<file path="config.mk">
export PLATFORM = sky130hd
export DESIGN_NAME = ex_stage
export DESIGN_NICKNAME = d
export VERILOG_FILES = /design/src/rtl/ex_pkg.sv /design/src/rtl/ex_ctrl_if.sv /design/src/rtl/ex_control.sv /design/src/rtl/ex_functional_unit.sv /design/src/rtl/ex_operand_select.sv /design/src/rtl/ex_result_latch.sv /design/src/rtl/ex_stage.sv
export VERILOG_INCLUDE_DIRS = /design/src /design/src/rtl
export SDC_FILE = /design/constraint.sdc
export NUM_CORES = 1
export LEC_CHECK = 0
export ABC_AREA = 1
export BUFFER_PORTS_ARGS = -buffer_cell sky130_fd_sc_hd__clkbuf_2
export CORE_MARGIN = 2
export CORE_UTILIZATION = 50
export CTS_BUF_LIST = sky130_fd_sc_hd__clkbuf_2 sky130_fd_sc_hd__clkbuf_4 sky130_fd_sc_hd__clkbuf_8
export CTS_CLUSTER_SIZE = 24
export DETAILED_ROUTE_END_ITERATION = 7
export PLACE_DENSITY = 0.71
export SLEW_MARGIN = 25
export SYNTH_ARGS = -nofsm -noshare
export SYNTH_HDL_FRONTEND = slang
export SYNTH_HIERARCHICAL = 1
export SYNTH_SLANG_ARGS = --single-unit
export TNS_END_PERCENT = 20
</file>
<file path="constraint.sdc">
create_clock -name CLK -period 5.35 [get_ports CLK]
set_input_delay 0.2675 -clock CLK [delete_from_list [all_inputs] [get_ports CLK]]
set_output_delay 0.2675 -clock CLK [all_outputs]
set_load 0.05 [all_outputs]
</file>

**What the task asks**:
Copy the records above. Leave out nothing.

**Result of this task**:
<file path="config.mk">
export PLATFORM = sky130hd
export DESIGN_NAME = ex_stage
export DESIGN_NICKNAME = d
export VERILOG_FILES = /design/src/rtl/ex_pkg.sv /design/src/rtl/ex_ctrl_if.sv /design/src/rtl/ex_control.sv /design/src/rtl/ex_functional_unit.sv /design/src/rtl/ex_operand_select.sv /design/src/rtl/ex_result_latch.sv /design/src/rtl/ex_stage.sv
export VERILOG_INCLUDE_DIRS = /design/src /design/src/rtl
export SDC_FILE = /design/constraint.sdc
export NUM_CORES = 1
export LEC_CHECK = 0
export ABC_AREA = 1
export BUFFER_PORTS_ARGS = -buffer_cell sky130_fd_sc_hd__clkbuf_2
export CORE_MARGIN = 2
export CORE_UTILIZATION = 50
export CTS_BUF_LIST = sky130_fd_sc_hd__clkbuf_2 sky130_fd_sc_hd__clkbuf_4 sky130_fd_sc_hd__clkbuf_8
export CTS_CLUSTER_SIZE = 24
export DETAILED_ROUTE_END_ITERATION = 7
export PLACE_DENSITY = 0.71
export SLEW_MARGIN = 25
export SYNTH_ARGS = -nofsm -noshare
export SYNTH_HDL_FRONTEND = slang
export SYNTH_HIERARCHICAL = 1
export SYNTH_SLANG_ARGS = --single-unit
export TNS_END_PERCENT = 20
</file>
<file path="constraint.sdc">
create_clock -name CLK -period 5.35 [get_ports CLK]
set_input_delay 0.2675 -clock CLK [delete_from_list [all_inputs] [get_ports CLK]]
set_output_delay 0.2675 -clock CLK [all_outputs]
set_load 0.05 [all_outputs]
</file>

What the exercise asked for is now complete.